With transportation taxing and spending authority set to expire on Friday night, President Obama used an auto-pen to sign the extension on a plane to Malaysia. Both chambers must agree to the bill that emerges from the conference committee by Dec. 4.
The Surface Transportation Extension Act of 2015, Part II, auto-signed on November 20, is the 36th extension since a six-year transportation bill, the Safe, Accountable, Flexible, Efficient Transportation Equity Act: A Legacy for Users (SAFETEA-LU) expired on September 30, 2009.
AASHTO Journal indicates that the bill authorizes the Highway Transportation Fund through December 4. "This is the last extension – let me put an exclamation point on that," said House Transportation Chairman Bill Shuster (R-Pa.).
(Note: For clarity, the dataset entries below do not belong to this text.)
This is an optimization exercise on Yosys and OpenROAD, whose aim is small area, not a production implementation. In this exercise RTL edits were held to simulation tests only and were not proved equivalent to the original.

==> flow/design.v (excerpt) <==
module cordic_B(
  input                     clk,
  input                     rst_n,
  input  signed [31:0]      x,
  input  signed [31:0]      y,
  input                     start,
  input                     start1,
  output wire signed [31:0] angle,
  output wire signed [31:0] anglef
);
==> flow/config.mk <==
export PLATFORM = sky130hd
export DESIGN_NAME = cordic_B
export DESIGN_NICKNAME = cordic_B
export VERILOG_FILES = /design/flow/design.v
export SDC_FILE = /design/flow/constraint.sdc
export NUM_CORES = 4
export LEC_CHECK = 0
export CAP_MARGIN = 20
export CORE_MARGIN = 2
export CORE_UTILIZATION = 40
export CTS_BUF_LIST = sky130_fd_sc_hd__clkbuf_16
export CTS_CLUSTER_DIAMETER = 80
export CTS_CLUSTER_SIZE = 24
export PLACE_DENSITY = 0.6
export SLEW_MARGIN = 20
==> flow/constraint.sdc <==
create_clock -name core_clock -period 6.0 [get_ports {clk}]
set_input_delay 1.2000 -clock core_clock [delete_from_list [all_inputs] [get_ports {clk}]]
set_output_delay 1.2000 -clock core_clock [all_outputs]
set_load 0.01 [all_outputs]
standard.sh (not shown) runs the stock make flow with config.mk's settings and CLKGATE_MAP_FILE= SYNTH_SCRIPT=/design/flow/synth_recipe.tcl, a recipe that flattens the netlist after the stock synthesis.
==> flow/flow/run.sh <==
#!/bin/bash
# Own layout flow: the standard ORFS flow (standard.sh), with two changes:
#  - ABC maps the logic with an area-oriented script (flow/abc.script) in
#    place of ORFS's abc_speed.script; Yosys's synthesis script and every
#    register it makes are unchanged;
#  - port buffers use the platform's smallest buffer;
#  - clock tree synthesis inserts no dummy loads.
set -euo pipefail
here=$(pwd)
rm -rf "$here/scripts"
cp -r "$FLOW_HOME/scripts" "$here/scripts"
cp "$here/flow/abc.script" "$here/scripts/abc_speed.script"
export SCRIPTS_DIR="$here/scripts"
export BUFFER_PORTS_ARGS="-buffer_cell sky130_fd_sc_hd__buf_1"
export CTS_ARGS="-sink_clustering_enable -repair_clock_nets -sink_clustering_size 24 -sink_clustering_max_diameter 80 -buf_list sky130_fd_sc_hd__clkbuf_16 -dont_use_dummy_load"
bash standard.sh > "$here/standard_flow.log" 2>&1
==> flow/flow/abc.script <==
&get -n
&st
&dch -f
&nf -a -R 1000
&put
buffer -c
topo
stime -c
upsize -c
dnsize -c
The starting point went through all stages and came out clean.
Edit:
--- a/flow/flow/run.sh
+++ b/flow/flow/run.sh
@@ -1,3 +1,3 @@
 #!/bin/bash
-# Own layout flow: the standard ORFS flow (standard.sh), with two changes:
+# Own layout flow: the standard ORFS flow (standard.sh), with these changes:
 #  - ABC maps the logic with an area-oriented script (flow/abc.script) in
Settings changed: CORE_UTILIZATION 40 to 55, CTS_BUF_LIST sky130_fd_sc_hd__clkbuf_16 to default, CTS_CLUSTER_DIAMETER 80 to default, CTS_CLUSTER_SIZE 24 to default, PLACE_DENSITY 0.6 to 0.75.
Sequential share of layout area climbs by 0.38 points; cell area drops by 1.2%; die area drops by 27%.
Edit:
Settings changed: CORE_UTILIZATION 55 to 40, CTS_BUF_LIST from default to sky130_fd_sc_hd__clkbuf_16, CTS_CLUSTER_DIAMETER from default to 80, CTS_CLUSTER_SIZE from default to 24, PLACE_DENSITY 0.75 to 0.6.
What happened: The changed run produced a clean layout. Wire length grows by 1.3%. Clock-buffer cell count grows by 4. Synthesized area stays the same. First-iteration DRC count shrinks by 0.73%.

---

Starting RTL as in the previous note.
Settings: LEC_CHECK=0, CAP_MARGIN=20, CORE_MARGIN=2, CORE_UTILIZATION=40, PLACE_DENSITY=0.6, SLEW_MARGIN=20; clock period 6.0 ns.
==> flow/flow/run.sh <==
#!/bin/bash
# Own layout flow: the standard ORFS flow (standard.sh), with these changes:
#  - ABC maps the logic with an area-oriented script (flow/abc.script) in
#    place of ORFS's abc_speed.script; Yosys's synthesis script and every
#    register it makes are unchanged;
#  - port buffers use the platform's smallest buffer;
#  - clock tree synthesis inserts no dummy loads.
set -euo pipefail
here=$(pwd)
rm -rf "$here/scripts"
cp -r "$FLOW_HOME/scripts" "$here/scripts"
cp "$here/flow/abc.script" "$here/scripts/abc_speed.script"
export SCRIPTS_DIR="$here/scripts"
export BUFFER_PORTS_ARGS="-buffer_cell sky130_fd_sc_hd__buf_1"
export CTS_ARGS="-sink_clustering_enable -repair_clock_nets -sink_clustering_size 24 -sink_clustering_max_diameter 80 -buf_list sky130_fd_sc_hd__clkbuf_16 -dont_use_dummy_load"
bash standard.sh > "$here/standard_flow.log" 2>&1
==> flow/flow/abc.script <==
&get -n
&st
&dch
&nf -R 1000
&put
buffer -c
topo
stime -c
upsize -c
dnsize -c
Edit:
==> flow/flow/run.sh (replaced) <==
#!/bin/bash
# Own layout flow: the standard ORFS flow (standard.sh), with two changes:
#  - ABC maps the logic with an area-oriented script (flow/abc.script) in
#    place of ORFS's abc_speed.script; Yosys's synthesis script and every
#    register it makes are unchanged;
#  - port buffers use the platform's smallest buffer.
set -euo pipefail
here=$(pwd)
rm -rf "$here/scripts"
cp -r "$FLOW_HOME/scripts" "$here/scripts"
cp "$here/flow/abc.script" "$here/scripts/abc_speed.script"
export SCRIPTS_DIR="$here/scripts"
export BUFFER_PORTS_ARGS="-buffer_cell sky130_fd_sc_hd__buf_1"
bash standard.sh > "$here/standard_flow.log" 2>&1
==> flow/flow/abc.script (replaced) <==
&get -n
&st
&dch -f
&nf -a -R 1000
&put
buffer -c
topo
stime -c
upsize -c
dnsize -c
- CTS_BUF_LIST: not set -> sky130_fd_sc_hd__clkbuf_16
- CTS_CLUSTER_DIAMETER: not set -> 80
- CTS_CLUSTER_SIZE: not set -> 24
- core utilization came out higher by 0.40 points
- die area came out higher by 0.46%
- critical path depth came out lower by 8
- flip-flop and latch count does not change
- final area came out higher by 1.2%
- maximum frequency came out higher by 1.8%
- setup slack gets better by 100 ps
- worst hold slack gets better by 6.5 ps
The House-Senate Conference Committee, convened after the House passed their six-year transportation reauthorization bill on November 5, will now need to complete its negotiations over differences between the House- and Senate-passed DRIVE Act, present it to both chambers which must agree on a final version before the extension expires—not leaving much leeway.
If the conference committee's schedule slips as members negotiate, the panel would need to file a final report no later than Dec. 2 to avoid yet another extension past Dec. 4. House procedures require that members have 48 hours to view legislation before voting on it.
Funding
While the final bill will be the first six-year transportation since 2005, it will only have funding for three years.
"The Congressional Budget Office has estimated it will take about $100 billion, in addition to the annual gas tax revenue, to pay for a six-year transportation funding bill," writes Keith Laing in his article on the auto-signing of the transportation extension.